The efforts I put up, the numerous burns, all of the scars...
I feared it would leave me disfigured and forever-defeated.
Like I would be marred, pockmarked, forever crushed.
I think it may have happened.
I finally have the bankroll and opportunities to do what I wanted to do.
And yet I still find myself embroiled in hatred, sometimes pure envy.
Like I'm not doing enough, like I'm not getting where I want fast enough.
Like my plan to do better for myself DESTROYS my ability to have fun now...
.... every time I have to use the excuse "I have to work tomorrow"
Everyone has to... how do they make it?
Oh yeah, what they do isn't what I do.
Why can't I just lighten up?
I still feel this incredibly passionate, absolutely-burning desire to pool what I got.
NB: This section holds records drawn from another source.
**config.mk**
```make
export PLATFORM = sky130hd
export DESIGN_NAME = mode_sequencer
export DESIGN_NICKNAME = d
export VERILOG_FILES = /design/src/rtl/mode_sequencer.sv
export SDC_FILE = /design/constraint.sdc
export NUM_CORES = 1
export LEC_CHECK = 0
export ABC_AREA = 0
export CORE_MARGIN = 4
export CORE_UTILIZATION = 35
export DETAILED_ROUTE_END_ITERATION = 12
export GPL_TIMING_DRIVEN = 0
export PLACE_DENSITY = 0.67
export SLEW_MARGIN = 20
export SYNTH_ARGS = -nofsm -noshare
export SYNTH_HDL_FRONTEND = slang
export SYNTH_SLANG_ARGS = --single-unit
```
**constraint.sdc**
```tcl
create_clock -name clk -period 1.67 [get_ports clk]
set_input_delay 0.334 -clock clk [delete_from_list [all_inputs] [get_ports clk]]
set_output_delay 0.334 -clock clk [all_outputs]
set_load 0.05 [all_outputs]
```
**src/rtl/mode_sequencer.sv**
```systemverilog
// mode_sequencer: debounces the start button, latches the one-hot processor mode, sequences the
// processor reset and supervises a run until the halt PC (or a timeout) is seen.
// Optional feature: define MODE_SEQ_TIMEOUT_EN to end a run after MAX_CYCLES cycles with error.
module mode_sequencer #(
  parameter int unsigned          DEBOUNCE_CYCLES = 16,
  parameter int unsigned          RST_CYCLES      = 4,
  parameter int unsigned          PC_WIDTH        = 16,
  parameter logic [PC_WIDTH-1:0]  HALT_PC         = '1
`ifdef MODE_SEQ_TIMEOUT_EN
  ,
  parameter int unsigned          MAX_CYCLES      = 1000
`endif
) (
  input  logic                clk,
  input  logic                rst,
  input  logic                start_btn,
  input  logic [2:0]          sw_mode,
  input  logic [PC_WIDTH-1:0] pc,
  output logic                proc_rst,
  output logic                mode_xor,
  output logic                mode_rshift,
  output logic                mode_lshift,
  output logic                mode_ecae,
  output logic                mode_dcae,
  output logic                mode_mul,
  output logic                busy,
  output logic                done,
  output logic                error,
  output logic [15:0]         cycle_count
);

  localparam int unsigned DbW  = $clog2(DEBOUNCE_CYCLES + 1);
  localparam int unsigned RstW = $clog2(RST_CYCLES + 1);
  localparam logic [DbW-1:0]  DbMax   = DbW'(DEBOUNCE_CYCLES);
  localparam logic [RstW-1:0] RstLast = RstW'(RST_CYCLES - 1);

  typedef enum logic [2:0] {StIdle, StLoad, StResetProc, StRun, StDone} state_e;

  // Reset release chain: assertion is immediate, release is aligned to clk.
  logic [1:0] rst_sync_q;
  logic       rst_int_n;

  // Shift ones into the release chain once rst is deasserted.
  always_ff @(posedge clk or negedge rst) begin
    if (!rst) begin
      rst_sync_q <= '0;
    end else begin
      rst_sync_q <= {rst_sync_q[0], 1'b1};
    end
  end

  assign rst_int_n = rst_sync_q[1];

  // Button path.
  logic [1:0]     btn_sync_q;
  logic [DbW-1:0] db_cnt_q, db_cnt_d;
  logic           db_level_q, db_level_d;
  logic           db_level_prev_q;
  logic           start_evt_q;

  // Debounce: count while the synced input disagrees with the accepted level.
  always_comb begin
    db_cnt_d   = db_cnt_q;
    db_level_d = db_level_q;
    if (btn_sync_q[1] == db_level_q) begin
      db_cnt_d = '0;
    end else if (db_cnt_q == DbMax) begin
      db_level_d = ~db_level_q;
      db_cnt_d   = '0;
    end else begin
      db_cnt_d = db_cnt_q + DbW'(1);
    end
  end

  // Synchronizer, debounce state and registered rising-edge start pulse.
  always_ff @(posedge clk or negedge rst_int_n) begin
    if (!rst_int_n) begin
      btn_sync_q      <= '0;
      db_cnt_q        <= '0;
      db_level_q      <= 1'b0;
      db_level_prev_q <= 1'b0;
      start_evt_q     <= 1'b0;
    end else begin
      btn_sync_q      <= {btn_sync_q[0], start_btn};
      db_cnt_q        <= db_cnt_d;
      db_level_q      <= db_level_d;
      db_level_prev_q <= db_level_q;
      start_evt_q     <= db_level_q & ~db_level_prev_q;
    end
  end

  // Sequencer state and datapath.
  state_e          state_q, state_d;
  logic [5:0]      mode_q, mode_d;
  logic [15:0]     count_q, count_d;
  logic [RstW-1:0] rst_cnt_q, rst_cnt_d;
  logic            error_q, error_d;
  logic            mode_valid;
  logic            halt;
  logic            timeout;

  assign mode_valid = (sw_mode <= 3'd5);
  assign halt       = (pc == HALT_PC);

`ifdef MODE_SEQ_TIMEOUT_EN
  localparam logic [15:0] MaxCnt = 16'(MAX_CYCLES);
  // The cycle that would bring the count to MAX_CYCLES is the last one allowed.
  assign timeout = (count_q == MaxCnt - 16'd1);
`else
  assign timeout = 1'b0;
`endif

  // State register.
  always_ff @(posedge clk or negedge rst_int_n) begin
    if (!rst_int_n) begin
      state_q <= StIdle;
    end else begin
      state_q <= state_d;
    end
  end

  // Next-state and datapath update.
  always_comb begin
    state_d   = state_q;
    mode_d    = mode_q;
    count_d   = count_q;
    rst_cnt_d = rst_cnt_q;
    error_d   = error_q;
    unique case (state_q)
      StIdle, StDone: begin
        if (start_evt_q) begin
          if (mode_valid) begin
            state_d = StLoad;
            error_d = 1'b0;
          end else begin
            error_d = 1'b1;
          end
        end
      end
      StLoad: begin
        // An invalid code arriving this late yields all-zero modes, never multi-hot.
        case (sw_mode)
          3'd0:    mode_d = 6'b000001;
          3'd1:    mode_d = 6'b000010;
          3'd2:    mode_d = 6'b000100;
          3'd3:    mode_d = 6'b001000;
          3'd4:    mode_d = 6'b010000;
          3'd5:    mode_d = 6'b100000;
          default: mode_d = 6'b000000;
        endcase
        count_d   = '0;
        rst_cnt_d = '0;
        state_d   = StResetProc;
      end
      StResetProc: begin
        if (rst_cnt_q == RstLast) begin
          state_d = StRun;
        end else begin
          rst_cnt_d = rst_cnt_q + RstW'(1);
        end
      end
      StRun: begin
        if (count_q != 16'hFFFF) begin
          count_d = count_q + 16'd1;
        end
        // Halt takes priority over a coincident timeout.
        if (halt) begin
          state_d = StDone;
        end else if (timeout) begin
          state_d = StDone;
          error_d = 1'b1;
        end
      end
      default: state_d = StIdle;
    endcase
  end

  // Datapath registers.
  always_ff @(posedge clk or negedge rst_int_n) begin
    if (!rst_int_n) begin
      mode_q    <= '0;
      count_q   <= '0;
      rst_cnt_q <= '0;
      error_q   <= 1'b0;
    end else begin
      mode_q    <= mode_d;
      count_q   <= count_d;
      rst_cnt_q <= rst_cnt_d;
      error_q   <= error_d;
    end
  end

  // State-decoded outputs.
  always_comb begin
    proc_rst = 1'b1;
    busy     = 1'b0;
    done     = 1'b0;
    unique case (state_q)
      StIdle:      ;
      StLoad:      busy = 1'b1;
      StResetProc: busy = 1'b1;
      StRun: begin
        busy     = 1'b1;
        proc_rst = 1'b0;
      end
      StDone:      done = 1'b1;
      default:     ;
    endcase
  end

  assign mode_xor    = mode_q[0];
  assign mode_rshift = mode_q[1];
  assign mode_lshift = mode_q[2];
  assign mode_ecae   = mode_q[3];
  assign mode_dcae   = mode_q[4];
  assign mode_mul    = mode_q[5];
  assign error       = error_q;
  assign cycle_count = count_q;

endmodule

```
Word-level counts from Yosys, hierarchy flattened --
Cells that the tools add are included.
Word-level totals: bits in registers 41, latch bits 0, RAM bits 0, memory bits (read-only) 0, output and inout bits 26, logic and storage cells 66, memories kept 0
Operators by class: $add $sub $neg 3, $mul 0, divide/modulo/power cells 0, $lt $le $gt $ge 1, equality and inequality tests 20, shift operators 0, multiplexer cells 16, bitwise gates (word level) 4, reduce and logical (&&, ||, !) cells 11
Operators by type and width (number):
- 6-bit one-hot mux with 6 select lines | 1
- 16-bit one-hot mux with 2 select lines | 1
- 16-bit by 1-bit adder with 16-bit output (second input constant) | 1
- 16-bit equality test (second input constant) | 1
- 16-bit two-way mux | 1
- 16-bit inequality test (second input constant) | 1
- 3-bit by 2-bit equality test with 1-bit output (second input constant) | 5
- 3-bit two-way mux | 5
- 2-bit inequality test (second input constant) | 6
- 3-bit one-hot mux with 4 select lines | 1
- 5-bit two-way mux | 2
- 3-bit equality test (second input constant) | 3
- 2-bit AND reduction | 4
- 3-bit by 1-bit equality test with 1-bit output (second input constant) | 2
- 3-bit zero test | 2
- 3-bit one-hot mux with 2 select lines | 1
- 5-bit by 1-bit adder with 5-bit output (second input constant) | 1
- 5-bit equality test (second input constant) | 1
- 1-bit two-way mux | 4
- 4-bit AND reduction | 1
- 2-bit nonzero test | 2
- 3-bit by 1-bit adder with 3-bit output (second input constant) | 1
- 3-bit less-or-equal comparator (second input constant) | 1
- 1-bit inverter | 3
- other kinds (4) | 4

Longest topological paths before layout --
Gate-level depths: netlist (run 1).
word-level depth 4, mapped depth 7, mapped depth without buffers 6

Least setup slack after synthesis (run 1) --
No wires, ideal clock.
path type register -> register, from register count_q[0], in the netlist cycle_count[0], to register count_q[14], in the netlist cycle_count[14], library setup time 0.124 ns, data arrival time 1.955 ns, data required time 1.546 ns, slack -0.409 ns, stages on the path, launching flop included 6, buffers on the path 0, period minus slack after synthesis 2.079 ns, cell sequence dfrtp_1 -> ha_1 -> nand3_1 -> or3_4 -> o211a_1 -> a211o_1
Between the ends: word-level cells in the longest chain between the ends 3, elaborated cells on any way between the ends 6, those cells by class add/sub: 1; eq/ne: 2; mux: 2; reduce/logical: 1
RTL lines:
- start: declaration | RTL line 95 | logic [15:0] count_q, count_d;
- start signal: assignment | RTL line 187 | count_q <= count_d;
- 16-bit by 1-bit adder with 16-bit output or 16-bit inequality test (tied branches) | RTL line 164, 163
- 16-bit two-way mux or 2-bit inequality test (tied branches)
- 16-bit one-hot mux with 2 select lines or 2-bit AND reduction (tied branches)
Several ways; a longest one is shown, not always the timed one. The select of a mux whose other input is x is not followed. A chain may end at the register's enable or synchronous reset.

Worst setup path in the final report (run 1) --
from register state_q[0], to output port proc_rst
Between the ends: word-level cells in the longest chain between the ends 2
RTL lines:
- start: declaration | RTL line 93 | state_e state_q, state_d;
- start signal: assignment | RTL line 116 | state_q <= StIdle;
- start signal: assignment | RTL line 118 | state_q <= state_d;
- 3-bit by 2-bit equality test with 1-bit output | RTL line 198 | unique case (state_q)
- 1-bit two-way mux | RTL line 198
- end: declaration | RTL line 19 | output logic proc_rst,
Every way passes these cells.

==> results of run 1 <==
==> area by class of cell <==
cell class / instances / area (um2) / share of cell area
multi-input cells: 145 / 1080 / 0.353
flip-flops and latches: 41 / 1050 / 0.341
repair buffers: 70 / 634 / 0.207
well taps: 72 / 90.1 / 0.0294
clock buffers: 6 / 72.6 / 0.0237
plain buffers: 8 / 68.8 / 0.0224
inverters: 10 / 37.5 / 0.0122
clock inverters: 2 / 35.0 / 0.0114
==> metal layers <==
metal,vias to the layer above,routed length [um],global-route usage
met4,0,61,0.0388
li1,909,-,-
met2,49,2390,0.225
met1,891,2120,0.179
met3,6,287,0.0412
met5,-,0,0
==> placed cells by master, fill, tap and decap left out, types with 3 or more instances in the layout <==
master,n
clkbuf_1,3
a21oi_1,3
o21ai_0,7
dfrtp_2,16
a211o_1,4
nor2b_1,3
nor2_1,15
buf_4,23
dlygate4sd2_1,20
a31oi_1,6
clkdlybuf4s50_1,20
o41ai_1,4
buf_6,4
clkbuf_8,5
buf_8,3
nand3_1,8
dfrtp_1,25
o211a_1,3
nand2_1,21
nor3_1,6
inv_1,9
a22o_1,4
nand4_1,6
nor4_1,3
==> registers in the layout, indices dropped and copies added (netlist names) <==
name,cells
db_level_q,1
btn_sync_q,2
error,1
state_q,3
cycle_count,16
db_cnt_q,5
db_level_prev_q,1
start_evt_q,1
mode_q,6
rst_sync_q,2
rst_cnt_q,3
==> synthesized netlist by cell type, types with 2 or more instances <==
library cell / number / share of area
dfrtp_1: 41 / 0.50
nand2_1: 22 / 0.040
nor2_1: 17 / 0.031
inv_1: 10 / 0.018
nand3_1: 9 / 0.022
nor3_1: 7 / 0.017
o21ai_0: 7 / 0.017
a31oi_1: 6 / 0.018
nand4_1: 6 / 0.018
clkbuf_1: 5 / 0.0091
ha_1: 5 / 0.030
nor4_1: 5 / 0.015
a211o_1: 4 / 0.017
a22o_1: 4 / 0.017
o41ai_1: 4 / 0.017
a21oi_1: 3 / 0.0073
and2_1: 3 / 0.0091
nor2b_1: 3 / 0.0091
o211a_1: 3 / 0.015
a221o_1: 2 / 0.0097
buf_2: 2 / 0.0049
mux2_2: 2 / 0.011
nor3b_1: 2 / 0.0073
o22a_1: 2 / 0.0085
o31ai_1: 2 / 0.0073
xnor2_1: 2 / 0.0085
xor2_1: 2 / 0.0085
==> critical path, delay by kind of cell, from the launching register on <==
family	cells	cell delay, ps
AND/OR/NAND/NOR	1	240
buffers and inverters	4	500
flip-flops	1	410
==> power by group <==
group          total (mW)  switching (mW)  internal [mW]  leakage, nW
logic                2.03            1.21          0.820        0.876
clock network       0.794           0.350          0.444       0.0552
registers            1.44           0.222           1.21        0.499
total                4.26            1.78           2.48         1.43
==> worst paths after layout <==
path | startpoint | to | cells past startpoint
worst min-delay path | rst_sync_q[1]$_DFF_PN0_ | mode_q[1]$_DFFE_PN0P_ | 0
worst max-delay path | state_q[0]$_DFFE_PN0P_ | proc_rst | 5
worst min register to register | rst_sync_q[1]$_DFF_PN0_ | mode_q[1]$_DFFE_PN0P_ | 0
min in group clk | btn_sync_q[0]$_DFF_PN0_ | btn_sync_q[1]$_DFF_PN0_ | 0
worst max register to register | rst_cnt_q[0]$_DFFE_PN0P_ | state_q[0]$_DFFE_PN0P_ | 6
max in group asynchronous | rst_sync_q[1]$_DFF_PN0_ | cycle_count[10]$_DFFE_PN0P_ | 1
==> timing repair <==
action,CTS,global route
endpoints found under the setup margin,43,25
hold buffers,0,0
pin swaps,5,10
resized for setup,62,16
buffers inserted,7,16
==> logic make-up after synthesis <==
group,count (synthesis),share of synthesized area
multiplexers,3,0.0158
buffers and inverters,18,0.0377
other,1,0.00182
flip-flops,41,0.498
adder cells (fa/ha/maj),5,0.0304
AND/OR/NAND/NOR,85,0.221
XOR/XNOR,4,0.0170
AO/OA/AOI/OAI,47,0.178
==> results.md, run 1 <==
* Status: finished, violations left
* Failing checks: negative setup slack
* Max-cap violations at 0
* Final Core Density at 0.547
* Vias in the first global route at 1725
* Overall Power at between 4 and 5 mW
* CTS max path bufs at 2
* Syn avg cell area at 10.1 um2
* First-pass GRT wire length at 8050 um
* Netlist Area Pre-Place at 2060 um2
* CTS Buf Count at 5
* ANT nets after route at 0
* Required time worst endpoint at 1340 ps
* Setup crit start kind: register
* Critical setup path kind: register to primary output
* Synth cell types at 51
* Max-slew violations at 0
* Worst Clk Skew at 8.29 ps
* Post-route insts no fill at 354
* # IOs at 48
* Reg2Reg Setup Slack at -100 ps
* DRT Wirelength at 4850 um
* Worst-path clk slew at 80 ps
* Finished layout cell area at about 3100 um2
* Layout area overhead at 49.0%
* Placed inst area at 2710 um2
* Placer Congestion at between 0.8 and 0.9
* GRT Residual Overflow at 0
* Syn_nets at 231
* Post-synthesis sequential area ratio at 0.498
* Place WS at -691 ps
* Initial Util at 0.367
* RSZ-0062 raised after global routing: yes
* Wire per inst at 13.7 um
* Number of synthesized register bits at slightly above 40
* Final Critical Period at ~1800 ps
* EDFF count, synth at 0
* Port bufs at 46
* Die footprint at 7180 um2
* H-tree depth at 2
* Final Hold Viols at 0
* Synth Warn # at 0
* Die span in y at about 85 um
* VDD IR max at 0.807 mV
* Main synth FF type: dfrtp_1
* Lkg Pwr at 1.43 nW
* Slowest stage delay, CP at 410 ps
* Setup_tns at -223 ps
* Clock Latency Late Sink at roughly 300 ps
* Ys async rst share at 1.00
* Dpl cells at 323
* Drt pass-1 iters at 5
* Tightest Hold Check Type: register to asynchronous set/reset pin
* Cells after Synth at 204
* Fin Hold WS at about 180 ps
* WP data arrival at approximately 1400 ps
* Worst setup margin at -103 ps
* Antenna violations before repair at 0
* Die X-Extent at between 80 and 90 um
* Nets at 308
* Via/cell ratio at 5.24
* Fin crit share at 1.06
* Diodes inserted at 0
* Site Rows at 27
* CP endpoint kind: primary output
* Clk root buf: clkbuf_8
* CTS tree: built
* Area of the core at 5610 um2
* Gr usage total at 0.138
* DRC violations left at 0
* HPWL Detailed at between 3000 and 4000 um
* PwrDens at around 1400 nW/um2
* Layout cells sized above 1 at 0.287
* Worst-path cell chain: buf_6, and3b_2, inv_2, buf_6, buf_8
* Slowest CP cell: dfrtp_1
* Filler cells at a little over 500
* Clock Sinks at slightly above 40
* CP Max Fanout at 10
* Max Clk Rate at approximately 0.56 GHz
* Pin count of the biggest net entering global routing at 26
* First DRT Iteration DRCs at 88
* Final Setup Violations at 4
* Top cell by count, worst path: buf_6
* Vias at 1855
Power figures use the tool's default switching activity.
==> run 2: changes to the inputs <==
CORE_ASPECT_RATIO = 1.2   (was default)
CORE_UTILIZATION = 49   (was 35)
MAX_ROUTING_LAYER = met4   (was default)
PLACE_DENSITY = 0.87   (was 0.67)
==> run 2 against run 1 <==
  * The flow still finishes with violations (negative setup slack)
  * Final cell count down 2.8%
  * Fmax down 4.1%
  * Worst hold slack better by 12 ps
  * Setup slack worse by 77 ps
  * Clock power up 6.4%
  * Via count up 8.8%
  * Sequential power about the same
  * Critical path type is now register to register
  * Critical endpoint is now state_q[2]$_DFFE_PN0P_
  * Largest cell class unchanged
  * Largest power group unchanged
==> results.md, run 2 (synthesis gave the netlist of run 1 again) <==
* Status: finished, violations left
* Failing checks: negative setup slack
* Gr usage total at 0.224 (+0.0859)
* Worst Clk Skew at 5.99 ps (-2.30 ps)
* Pin count of the biggest net entering global routing at 25 (-3.8%)
* Layout area overhead at 53.3%
* Setup crit start kind: register
* Nets at 316 (+2.6%)
* Initial Util at 0.514 (+0.147)
* Max Clk Rate at 0.541 GHz (-4.1%)
* Wire per inst at 17.2 um (+26%)
* Via/cell ratio at 5.87 (+12%)
* Tightest Hold Check Type: primary input to asynchronous set/reset pin
* Die footprint at 5310 um2 (-26%)
* CTS tree: built
* Layout cells sized above 1 at 0.317 (+0.0300)
* CP endpoint kind: register
* Max-cap violations at 0 (unchanged)
* Die X-Extent at 67.2 um (-21%)
* Critical setup path kind: register to register
* WP data arrival at 2040 ps (+600 ps)
* R2R Path End: state_q[2]$_DFFE_PN0P_
* Worst-path clk slew at 80 ps (about the same)
* Site Rows at 25 (-7.4%)
* Clock Latency Late Sink at 300 ps (about the same)
* Placer Congestion at 0.888 (+7.9%)
* Worst setup margin at -180 ps (-76.5 ps)
* Final Setup Violations at 6 (+2)
* FF-to-FF path depth at 7 (+1)
* Fin crit share at 1.11 (+0.0458)
* Final Hold Viols at 0 (unchanged)
* Commonest non-fill, non-tap cell in the layout: buf_4
* GRT Residual Overflow at 0 (unchanged)
* Least-Margin Pin Slew at about 530 ps
* Area of the core at 4000 um2 (-29%)
* PwrDens at 1460 nW/um2 (+5.3%)
* DRT Wirelength at 5930 um (+22%)
* DRC violations left at 0 (unchanged)
* HPWL Detailed at 3530 um (+2.0%)
* CP Max Fanout at 4 (-6)
* ANT nets after route at 0 (unchanged)
* Finished layout cell area at 3160 um2 (+2.9%)
* Clock Sinks at 41 (unchanged)
* Diodes inserted at 0 (unchanged)
* CTS max path bufs at 2 (unchanged)
* Reg2Reg Setup Slack at -180 ps (-80 ps)
* VDD IR max at 1.33 mV (+65%)
* Placed inst area at 2690 um2 (-0.55%)
* Vias in the first global route at 2028 (+18%)
* Port bufs at 46 (unchanged)
* H-tree depth at 2 (unchanged)
* Commonest non-fill, non-tap cells in the layout: buf_4 (31), dfrtp_1 (25), nand2_1 (21), dlygate4sd2_1 (21), clkdlybuf4s50_1 (20)
* Lkg Pwr at 1.49 nW (+4.5%)
* # IOs at 48 (unchanged)
* CTS Buf Count at 5 (unchanged)
* Drt pass-1 iters at 4 (-1)
* Required time worst endpoint at 1860 ps (+520 ps)
* Max reg flops at 16 (unchanged)
* Final Critical Period at 1850 ps (+76.5 ps)
* Max-slew violations at 0 (unchanged)
* First DRT Iteration DRCs at 128 (+45%)
* Worst slew margin at 0.650
* RSZ-0062 raised after global routing: yes
* Critical R2R Launch: rst_cnt_q[0]$_DFFE_PN0P_
* Die span in y at 79.0 um (-6.7%)
* Clk root buf: clkbuf_8
* Vias at 2019 (+8.8%)
* Fin Hold WS at 191 ps (+11.6 ps)
* Antenna violations before repair at 0 (unchanged)
* First-pass GRT wire length at 8890 um (+10%)
[run 2: where the power goes]
part           switching, mW  internal [mW]  leakage, nW
Combinational           1.35          0.984        0.938
Clock                  0.359          0.486       0.0574
Sequential             0.222           1.21        0.499
[run 2: stage by stage]
step | setup WS, ps | power (mW) | cells | util | TNS [ps]
final | -180 | 4.62 | 344 | 0.788 | -765
after global routing | -241 | 4.83 | 344 | 0.788 | -1090
after CTS | -221 | 4.21 | 324 | 0.730 | -423
after detailed placement | -664 | 3.27 | 305 | 0.672 | -2800
after global placement | -653 | 3.19 | 304 | 0.665 | -3640
after floorplan | -118 | 2.67 | 204 | - | -165
[run 2: how the worst max path moves through the flow]
stage	from	to	slack [ps]	depth (start not counted)
after detailed placement	state_q[0]$_DFFE_PN0P_	proc_rst	-660	5
after floorplan	cycle_count[0]$_DFFE_PN0P_	cycle_count[14]$_DFFE_PN0P_	-120	5
final	rst_cnt_q[0]$_DFFE_PN0P_	state_q[2]$_DFFE_PN0P_	-180	7
after global routing	rst_cnt_q[0]$_DFFE_PN0P_	state_q[0]$_DFFE_PN0P_	-240	6
after CTS	state_q[0]$_DFFE_PN0P_	proc_rst	-220	5
after global placement	state_q[0]$_DFFE_PN0P_	proc_rst	-650	5
[run 2: what timing repair did]
| action | 4_1_cts | 5_1_grt |
|---|---|---|
| endpoints found under the hold margin | 0 | 0 |
| resized for setup | 60 | 20 |
| setup endpoints to repair | 42 | 29 |
| hold buffers | 0 | 0 |
| pin swaps | 4 | 10 |
| buffers inserted | 11 | 21 |
[run 2: routing by layer]
metal / share of wire / routed length (um) / track usage
met5: 0 / 0 / -
met2: 0.54 / 3180 / 0.407
met3: 0.045 / 268 / 0.0481
met4: 0.025 / 147 / 0.0669
met1: 0.39 / 2340 / 0.239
Like... this isn't the time to settle..... this is the time to work harder.
This is the time to make my goals in life a reality.
I don't wanna sit by and watch things happen...
I'm gonna throw effort, time, and for once, serious money towards making it.
You wanna know how I make my purchases now?
Not only is there the "Do I need this" factor.
Now there's also the "What is the return on my future if I invest in this?"
And after years of gaming money, now that I have more of it..
I just feel like I can game it that much harder.
And the thought in my head: "Well, how do rich people get rich?"
I don't know if I give a shit about being rich, I just don't wanna be broke.
And finally, fucking finally, for once I'm not.
I'm at odds with myself.
I want to take the time to do nothing, to just rest on my goals.
But I'm so hurt... so hurt that I can't do more.
And then the desire to be better.. to invest in myself.
The worst part is that NOBODY is telling me to slow down.
When I explain this to people, they simply say "You go, Remy."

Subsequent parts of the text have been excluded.